To do – Look through the entries below. Report each line that has the word "config" in it.
(Stored data Opens)
This is an optimization exercise on Yosys and OpenROAD, whose aim is small area, a short achievable clock period and few clock cycles, not a production implementation.
Where RTL was checked, it was by simulation tests only, not by an equivalence proof against the original.

==> branch garnet: inputs <==
// sonpe
module sonpe (
    input  wire         clk,
    input  wire         rst,           
    input  wire         start,
    input  wire [255:0] seed,          
    input  wire [63:0]  index,
    input  wire [63:0]  list_size,
    output wire         ready,
    output reg          done,
    output reg  [1:0]   err,           
    output wire [63:0]  result
);
    localparam [1:0] S_IDLE = 2'd0, S_CHECK = 2'd1, S_CHECK2 = 2'd3, S_RUN = 2'd2;
    localparam [31:0] IV0 = 32'h6a09e667, IV1 = 32'hbb67ae85, IV2 = 32'h3c6ef372,
                      IV3 = 32'ha54ff53a, IV4 = 32'h510e527f, IV5 = 32'h9b05688c,
                      IV6 = 32'h1f83d9ab, IV7 = 32'h5be0cd19;
    localparam [31:0] CA = 32'hfc08884d, CE = 32'h98c7e2a2;
    reg  [1:0]   state;
    reg          rdy;
    reg  [5:0]   t;            
    reg  [6:0]   k;            
    reg  [31:0]  ring [0:7];   
    reg  [39:0]  widx;         
    reg  [40:0]  n;
    reg  [39:0]  f;            
    reg          bor;
    reg          gt;           
    reg  [23:0]  ihi, lhi;     
    reg  [63:0]  dv;           
    reg  [39:0]  rem;          
    reg  [7:0]   psel;         
    reg          sbit;         
    reg          ef_idx, ef_big;
    reg          d0, d1, d2, d3, d4, d6, d7, d13, d63, dseed, dsch;
    assign ready  = rdy;
    assign result = {24'd0, widx};
    wire [39:0]  pos = gt ? f : widx;
    wire [5:0]   tn = (state == S_CHECK) ? 6'd62 : t + 6'd1;
    reg  [31:0] kn;
    always @(*) begin
  ...
clock: 10.0 ns
lec_check: 0
cap_margin: 20
core_margin: 2
core_utilization: 40
setup_slack_margin: 5
slew_margin: 20
run.sh (not shown) runs the stock make flow with config.mk's settings and CLKGATE_MAP_FILE= SYNTH_SCRIPT=/design/flow/synth_recipe.tcl, a recipe that flattens the netlist after the stock synthesis.
==> inputs of branch ember, as changes to branch garnet <==
==> flow/design.v (replaced) <==
module sonpe_sha256 (
    input  wire         clk,
    input  wire [5:0]   t,
    input  wire [31:0]  kn,        
    input  wire         sched,     
    input  wire [31:0]  wsrc,      
    input  wire [31:0]  a1,        
    input  wire [31:0]  e1,        
    output wire [31:0]  w0,        
    output wire [255:0] st         
);
    localparam [255:0] IV = {
        32'h6a09e667, 32'hbb67ae85, 32'h3c6ef372, 32'ha54ff53a,
        32'h510e527f, 32'h9b05688c, 32'h1f83d9ab, 32'h5be0cd19
    };
    reg  [31:0] a, b, c, d, e, f, g, h;
    reg  [31:0] hkw;
    reg  [31:0] w [0:15];
    assign st = {a, b, c, d, e, f, g, h};
    assign w0 = w[14];
    wire        ld     = (t == 6'd0);
    wire [31:0] big_s0 = {a[1:0], a[31:2]} ^ {a[12:0], a[31:13]} ^ {a[21:0], a[31:22]};
    wire [31:0] big_s1 = {e[5:0], e[31:6]} ^ {e[10:0], e[31:11]} ^ {e[24:0], e[31:25]};
    wire [31:0] ch     = (e & f) ^ (~e & g);
    wire [31:0] maj    = (a & b) ^ (a & c) ^ (b & c);
    wire [31:0] t1     = hkw + big_s1 + ch;
    wire [31:0] a_n    = t1 + big_s0 + maj;
    wire [31:0] e_n    = d + t1;
    wire [31:0] sm_s0  = {w[1][6:0], w[1][31:7]} ^ {w[1][17:0], w[1][31:18]} ^ (w[1] >> 3);
    wire [31:0] sm_s1  = {w[14][16:0], w[14][31:17]} ^ {w[14][18:0], w[14][31:19]} ^ (w[14] >> 10);
    wire [31:0] w_next = sm_s1 + w[9] + sm_s0 + w[0];
    wire [31:0] h_nx   = ld ? IV[63:32] : g;    
    integer i;
    always @(posedge clk) begin
        for (i = 0; i < 15; i = i + 1)
            w[i] <= w[i+1];
        w[15] <= sched ? w_next : wsrc;
        hkw   <= h_nx + kn + w[15];
        if (ld) begin
            a <= a1;            b <= IV[255:224];
            c <= IV[223:192];   d <= IV[191:160];
            e <= e1;            f <= IV[127:96];
            g <= IV[95:64];     h <= IV[63:32];
        end else begin
            h <= g;
            g <= f;
            f <= e;
            e <= e_n;
            d <= c;
            c <= b;
            b <= a;
            a <= a_n;
        end
    end
endmodule
module sonpe (
    input  wire         clk,
    input  wire         rst,           
    input  wire         start,
    input  wire [255:0] seed,          
    input  wire [63:0]  index,
    input  wire [63:0]  list_size,
    output wire         ready,
    output reg          done,
    output reg  [1:0]   err,           
    output wire [63:0]  result
);
    localparam [1:0] S_IDLE = 2'd0, S_CHECK = 2'd1, S_RUN = 2'd2;
    localparam [31:0] IV0 = 32'h6a09e667, IV1 = 32'hbb67ae85, IV2 = 32'h3c6ef372,
                      IV3 = 32'ha54ff53a, IV4 = 32'h510e527f, IV5 = 32'h9b05688c,
                      IV6 = 32'h1f83d9ab, IV7 = 32'h5be0cd19;
    localparam [31:0] CA = 32'hfc08884d, CE = 32'h98c7e2a2;
    reg  [1:0]   state;
    reg  [5:0]   t;            
    reg  [6:0]   k;            
    reg  [31:0]  ring [0:7];   
    reg  [39:0]  widx;         
    reg  [40:0]  n;
    reg  [39:0]  f;            
    reg          bor;
    reg          gt;           
    reg  [23:0]  ihi, lhi;     
    reg  [63:0]  dv;           
    reg  [39:0]  rem;          
    assign ready  = (state == S_IDLE);
    assign result = {24'd0, widx};
    wire [39:0]  pos = gt ? f : widx;
    reg  [31:0] kn;
    always @(*) begin
        case (t)
            6'd0: kn = 32'h71374491;
            6'd1: kn = 32'hb5c0fbcf;
            6'd2: kn = 32'he9b5dba5;
            6'd3: kn = 32'h3956c25b;
            6'd4: kn = 32'h59f111f1;
            6'd5: kn = 32'h923f82a4;
            6'd6: kn = 32'hab1c5ed5;
            6'd7: kn = 32'hd807aa98;
            6'd8: kn = 32'h12835b01;
            6'd9: kn = 32'h243185be;
            6'd10: kn = 32'h550c7dc3;
            6'd11: kn = 32'h72be5d74;
            6'd12: kn = 32'h80deb1fe;
            6'd13: kn = 32'h9bdc06a7;
            6'd14: kn = 32'hc19bf174;
            6'd15: kn = 32'he49b69c1;
            6'd16: kn = 32'hefbe4786;
            6'd17: kn = 32'h0fc19dc6;
            6'd18: kn = 32'h240ca1cc;
            6'd19: kn = 32'h2de92c6f;
            6'd20: kn = 32'h4a7484aa;
            6'd21: kn = 32'h5cb0a9dc;
            6'd22: kn = 32'h76f988da;
            6'd23: kn = 32'h983e5152;
            6'd24: kn = 32'ha831c66d;
            6'd25: kn = 32'hb00327c8;
            6'd26: kn = 32'hbf597fc7;
            6'd27: kn = 32'hc6e00bf3;
            6'd28: kn = 32'hd5a79147;
            6'd29: kn = 32'h06ca6351;
            6'd30: kn = 32'h14292967;
            6'd31: kn = 32'h27b70a85;
            6'd32: kn = 32'h2e1b2138;
            6'd33: kn = 32'h4d2c6dfc;
            6'd34: kn = 32'h53380d13;
            6'd35: kn = 32'h650a7354;
            6'd36: kn = 32'h766a0abb;
            6'd37: kn = 32'h81c2c92e;
            6'd38: kn = 32'h92722c85;
            6'd39: kn = 32'ha2bfe8a1;
            6'd40: kn = 32'ha81a664b;
            6'd41: kn = 32'hc24b8b70;
            6'd42: kn = 32'hc76c51a3;
            6'd43: kn = 32'hd192e819;
            6'd44: kn = 32'hd6990624;
            6'd45: kn = 32'hf40e3585;
            6'd46: kn = 32'h106aa070;
            6'd47: kn = 32'h19a4c116;
            6'd48: kn = 32'h1e376c08;
            6'd49: kn = 32'h2748774c;
            6'd50: kn = 32'h34b0bcb5;
            6'd51: kn = 32'h391c0cb3;
            6'd52: kn = 32'h4ed8aa4a;
            6'd53: kn = 32'h5b9cca4f;
            6'd54: kn = 32'h682e6ff3;
            6'd55: kn = 32'h748f82ee;
            6'd56: kn = 32'h78a5636f;
            6'd57: kn = 32'h84c87814;
            6'd58: kn = 32'h8cc70208;
            6'd59: kn = 32'h90befffa;
            6'd60: kn = 32'ha4506ceb;
            6'd61: kn = 32'hbef9a3f7;
            6'd62: kn = 32'hc67178f2;
            6'd63: kn = 32'h428a2f98;
            default: kn = 32'h428a2f98;
        endcase
    end
    wire        seed_ph = (t >= 6'd62) || (t <= 6'd5);
    wire        sched   = (t >= 6'd14) && (t <= 6'd61);
    wire [6:0]  rs      = k - 7'd2;
    reg  [31:0] msg_p, msg_s;
    always @(*) begin
        msg_p = 32'd0;
        msg_s = 32'd0;
        if (seed_ph) begin
            msg_p = ring[0];
            msg_s = ring[0];
        end else if (t == 6'd6) begin
            msg_p = {1'b0, k, 8'h80, 16'h0000};
            msg_s = {1'b0, rs, pos[15:8], pos[23:16], pos[31:24]};
        end else if (t == 6'd7) begin
            msg_s = {pos[39:32], 8'h80, 16'h0000};
        end else if (t == 6'd13) begin
            msg_p = 32'h00000108;
            msg_s = 32'h00000128;
        end
    end
    wire [31:0]  w0_p, w0_s;
    wire [255:0] st_p, st_s;
    wire [31:0]  a1 = w0_p + CA;
    wire [31:0]  e1 = w0_p + CE;
    sonpe_sha256 u_piv (
        .clk(clk), .t(t), .kn(kn), .sched(sched), .wsrc(msg_p),
        .a1(a1), .e1(e1), .w0(w0_p), .st(st_p)
    );
    sonpe_sha256 u_src (
        .clk(clk), .t(t), .kn(kn), .sched(sched), .wsrc(msg_s),
        .a1(a1), .e1(e1), .w0(w0_s), .st(st_s)
    );
    wire [31:0] h0 = st_p[255:224] + IV0;
    wire [31:0] h1 = st_p[223:192] + IV1;
    wire [63:0] dig_le = {h1[7:0], h1[15:8], h1[23:16], h1[31:24],
                          h0[7:0], h0[15:8], h0[23:16], h0[31:24]};
    wire [39:0] rin   = (t == 6'd1) ? 40'd0 : rem;
    wire [40:0] rsh   = {rin, dv[63]};
    wire [41:0] rdif  = {1'b0, rsh} - {1'b0, n};
    reg  [31:0] sw, siv;
    always @(*) begin
        case (pos[7:5])
            3'd0: begin sw = st_s[255:224]; siv = IV0; end
            3'd1: begin sw = st_s[223:192]; siv = IV1; end
            3'd2: begin sw = st_s[191:160]; siv = IV2; end
            3'd3: begin sw = st_s[159:128]; siv = IV3; end
            3'd4: begin sw = st_s[127:96];  siv = IV4; end
            3'd5: begin sw = st_s[95:64];   siv = IV5; end
            3'd6: begin sw = st_s[63:32];   siv = IV6; end
            default: begin sw = st_s[31:0]; siv = IV7; end
        endcase
    end
    wire [31:0] ssum    = sw + siv;
    wire        src_bit = ssum[{~pos[4:3], pos[2:0]}];
    wire [40:0] fdif  = {1'b0, rem} - {1'b0, widx};
    wire [39:0] fadd  = f + n[39:0];
    wire        fgt   = f > widx;
    wire        e_idx = {ihi, widx} >= {lhi, n[39:0]};
    wire        e_big = (|lhi[23:1]) || (lhi[0] && (|n[39:0]));
    integer j;
    always @(posedge clk) begin
        t <= t + 6'd1;
        if (t == 6'd63)
            k <= k + 7'd1;
        for (j = 0; j < 8; j = j + 1)
            ring[j] <= ring[(j + 1) % 8];
        dv  <= (t == 6'd0) ? dig_le : {dv[62:0], 1'b0};
        rem <= rdif[41] ? rsh[39:0] : rdif[39:0];
        if (t == 6'd1)
            {bor, f} <= fdif;
        if (t == 6'd2 && bor)
            f <= fadd;
        if (t == 6'd3)
            gt <= fgt;
        if (rst) begin
            state <= S_IDLE;
            done  <= 1'b0;
        end else begin
            done <= 1'b0;
            case (state)
                S_IDLE: if (start) begin
                    for (j = 0; j < 8; j = j + 1)
                        ring[j] <= {seed[32*j +: 8], seed[32*j+8 +: 8],
                                    seed[32*j+16 +: 8], seed[32*j+24 +: 8]};
                    widx  <= index[39:0];
                    ihi   <= index[63:40];
                    n     <= list_size[40:0];
                    lhi   <= list_size[63:40];
                    t     <= 6'd62;
                    k     <= 7'h7f;
                    state <= S_CHECK;
                end
                S_CHECK: begin
                    if (e_idx || e_big) begin
                        err   <= e_idx ? 2'd1 : 2'd2;
                        widx  <= 40'd0;
                        done  <= 1'b1;
                        state <= S_IDLE;
                    end else begin
                        state <= S_RUN;
                    end
                end
                S_RUN: if (t == 6'd0) begin
                    if (k >= 7'd3 && src_bit)
                        widx <= f;
                    if (k == 7'd92) begin
                        err   <= 2'd0;
                        done  <= 1'b1;
                        state <= S_IDLE;
                    end
                end
                default: state <= S_IDLE;
            endcase
        end
    end
endmodule
Settings changed: SETUP_SLACK_MARGIN 5 to unset.
==> inputs of branch juniper, as changes to branch garnet <==
--- a/flow/design.v
+++ b/flow/design.v
@@ -31,27 +31,31 @@
         end
     endfunction
     wire [63:0] cs1    = csa(hkw, big_s1, ch);
     wire [63:0] cs2    = csa(cs1[31:0], cs1[63:32], big_s0);
     wire [63:0] cs3    = csa(cs2[31:0], cs2[63:32], maj);
     wire [63:0] cs4    = csa(cs1[31:0], cs1[63:32], d);
-    wire [31:0] a_n    = cs3[31:0] + cs3[63:32];
-    wire [31:0] e_n    = cs4[31:0] + cs4[63:32];
+    wire [31:0] a_n, e_n;
+    sonpe_add32 u_adda (.x(cs3[31:0]), .y(cs3[63:32]), .s(a_n));
+    sonpe_add32 u_adde (.x(cs4[31:0]), .y(cs4[63:32]), .s(e_n));
     wire [31:0] sm_s0  = {w[1][6:0], w[1][31:7]} ^ {w[1][17:0], w[1][31:18]} ^ (w[1] >> 3);
     wire [31:0] sm_s1  = {w[14][16:0], w[14][31:17]} ^ {w[14][18:0], w[14][31:19]} ^ (w[14] >> 10);
     wire [63:0] ws1    = csa(w[9], w[0], sm_s0);
     wire [63:0] ws2    = csa(ws1[31:0], ws1[63:32], sm_s1);
-    wire [31:0] w_next = ws2[31:0] + ws2[63:32];
+    wire [31:0] w_next;
+    sonpe_add32 u_addw (.x(ws2[31:0]), .y(ws2[63:32]), .s(w_next));
     wire [31:0] h_nx   = ld ? IV[63:32] : g;    
     wire [63:0] hk     = csa(h_nx, kn, w[15]);
+    wire [31:0] hkw_n;
+    sonpe_add32 u_addh (.x(hk[31:0]), .y(hk[63:32]), .s(hkw_n));
     integer i;
     always @(posedge clk) begin
         for (i = 0; i < 15; i = i + 1)
             w[i] <= w[i+1];
         w[15] <= sched ? w_next : wsrc;
-        hkw   <= hk[31:0] + hk[63:32];
+        hkw   <= hkw_n;
         if (ld) begin
             a <= a1;            b <= IV[255:224];
             c <= IV[223:192];   d <= IV[191:160];
             e <= e1;            f <= IV[127:96];
             g <= IV[95:64];     h <= IV[63:32];
         end else begin
@@ -63,12 +67,19 @@
             c <= b;
             b <= a;
             a <= a_n;
         end
     end
 endmodule
+module sonpe_add32 (
+    input  wire [31:0] x,
+    input  wire [31:0] y,
+    output wire [31:0] s
+);
+    assign s = x + y;
+endmodule
 module sonpe (
     input  wire         clk,
     input  wire         rst,           
     input  wire         start,
     input  wire [255:0] seed,          
     input  wire [63:0]  index,
@@ -95,13 +106,14 @@
     reg          gt;           
     reg  [23:0]  ihi, lhi;     
     reg  [63:0]  dv;           
     reg  [39:0]  rem;          
     reg  [7:0]   psel;         
     reg          sbit;         
-    reg          ef_idx, ef_big;
+    reg          ef_hgt, ef_heq, ef_lo, ef_big;
+    wire         ef_idx = ef_hgt || (ef_heq && !ef_lo);
     reg          d0, d1, d2, d3, d4, d6, d7, d13, d63, dseed, dsch;
     assign ready  = rdy;
     assign result = {24'd0, widx};
     wire [39:0]  pos = gt ? f : widx;
     wire [5:0]   tn = (state == S_CHECK) ? 6'd62 : t + 6'd1;
     reg  [31:0] kn;
@@ -223,17 +235,18 @@
             3'd6: begin sw = st_s[63:32];   siv = IV6; end
             default: begin sw = st_s[31:0]; siv = IV7; end
         endcase
     end
     wire [31:0] ssum    = sw + siv;
     wire        src_bit = ssum[{~psel[4:3], psel[2:0]}];
+    wire        chk   = (state == S_CHECK);
     wire [39:0] wsel  = sbit ? f : widx;
-    wire [40:0] fdif  = {1'b0, rem} - {1'b0, wsel};
-    wire [39:0] fadd  = f + n[39:0];
-    wire        fgt   = f > widx;
-    wire        e_idx = {ihi, widx} >= {lhi, n[39:0]};
+    wire [39:0] alu_a = chk ? n[39:0] : (d1 ? rem : f);
+    wire [39:0] alu_b = (d2 && !chk) ? (n[39:0] & {40{bor}})
+                                     : ~((d1 && sbit && !chk) ? f : widx);
+    wire [40:0] alu_s = {1'b0, alu_a} + {1'b0, alu_b} + {40'd0, d1 && !chk};
     wire        e_big = (|lhi[23:1]) || (lhi[0] && (|n[39:0]));
     integer j;
     always @(posedge clk) begin
         t     <= tn;
         d0    <= (tn == 6'd0);
         d1    <= (tn == 6'd1);
@@ -252,22 +265,24 @@
             k <= k + 7'd1;
         for (j = 0; j < 8; j = j + 1)
             ring[j] <= ring[(j + 1) % 8];
         dv  <= d0 ? dig_le : {dv[62:0], 1'b0};
         rem <= rdif[41] ? rsh[39:0] : rdif[39:0];
         if (d1)
-            {bor, f} <= fdif;
-        if (d2 && bor)
-            f <= fadd;
+            {bor, f} <= {~alu_s[40], alu_s[39:0]};
+        if (d2)
+            f <= alu_s[39:0];
         if (d3)
-            gt <= fgt;
+            gt <= alu_s[40];
         if (d4)
             psel <= pos[7:0];
         if (d0)
             sbit <= src_bit && (k >= 7'd3);
-        ef_idx <= e_idx;
+        ef_hgt <= ihi > lhi;
+        ef_heq <= ihi == lhi;
+        ef_lo  <= alu_s[40];
         ef_big <= e_big;
         if (state == S_IDLE) begin
             for (j = 0; j < 8; j = j + 1)
                 ring[(j + 1) % 8] <= {seed[32*j +: 8], seed[32*j+8 +: 8],
                                       seed[32*j+16 +: 8], seed[32*j+24 +: 8]};
             widx <= index[39:0];
==> flow/flow/run.sh (new file) <==
#!/bin/bash
set -euo pipefail
bash standard.sh SETUP_SLACK_MARGIN=6.5 > standard.log 2>&1
==> flow/standard.sh (new file) <==
#!/bin/bash
# synth_recipe.tcl (not shown) runs the flow's synth.tcl, then flattens the netlist and writes it again
# the make line also repeats each setting of config.mk as NAME=value (left out here)
make -C /OpenROAD-flow-scripts/flow DESIGN_CONFIG=/design/flow/config.mk WORK_HOME=/design/flow/orfs CLKGATE_MAP_FILE= SYNTH_SCRIPT=/design/flow/synth_recipe.tcl "${@:-finish}"
Settings changed: SYNTH_HIERARCHICAL set to 1.
removed: flow/run.sh
==> results.cfg <==
[drt]
detail_route.vias_per_cell = 5.489

[synth]
synth.cell_area_mm2 = 0.1040

[grt]
met2_usage_pct = 44.54
grt_util_met3_pct = 6.223

[placed_design]
gp_congestion = 0.9934
place.detailed.instances = 13410

[outcome]
run_status = timing/DRC/antenna clean

[cts]
post_cts.repair.setup_buffers = 384
-- figures above: branch juniper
(Stored data Closes)
Solved exercise –
run.sh (not shown) runs the stock make flow with config.mk's settings and CLKGATE_MAP_FILE= SYNTH_SCRIPT=/design/flow/synth_recipe.tcl, a recipe that flattens the netlist after the stock synthesis.
# the make line also repeats each setting of config.mk as NAME=value (left out here)
make -C /OpenROAD-flow-scripts/flow DESIGN_CONFIG=/design/flow/config.mk WORK_HOME=/design/flow/orfs CLKGATE_MAP_FILE= SYNTH_SCRIPT=/design/flow/synth_recipe.tcl "${@:-finish}"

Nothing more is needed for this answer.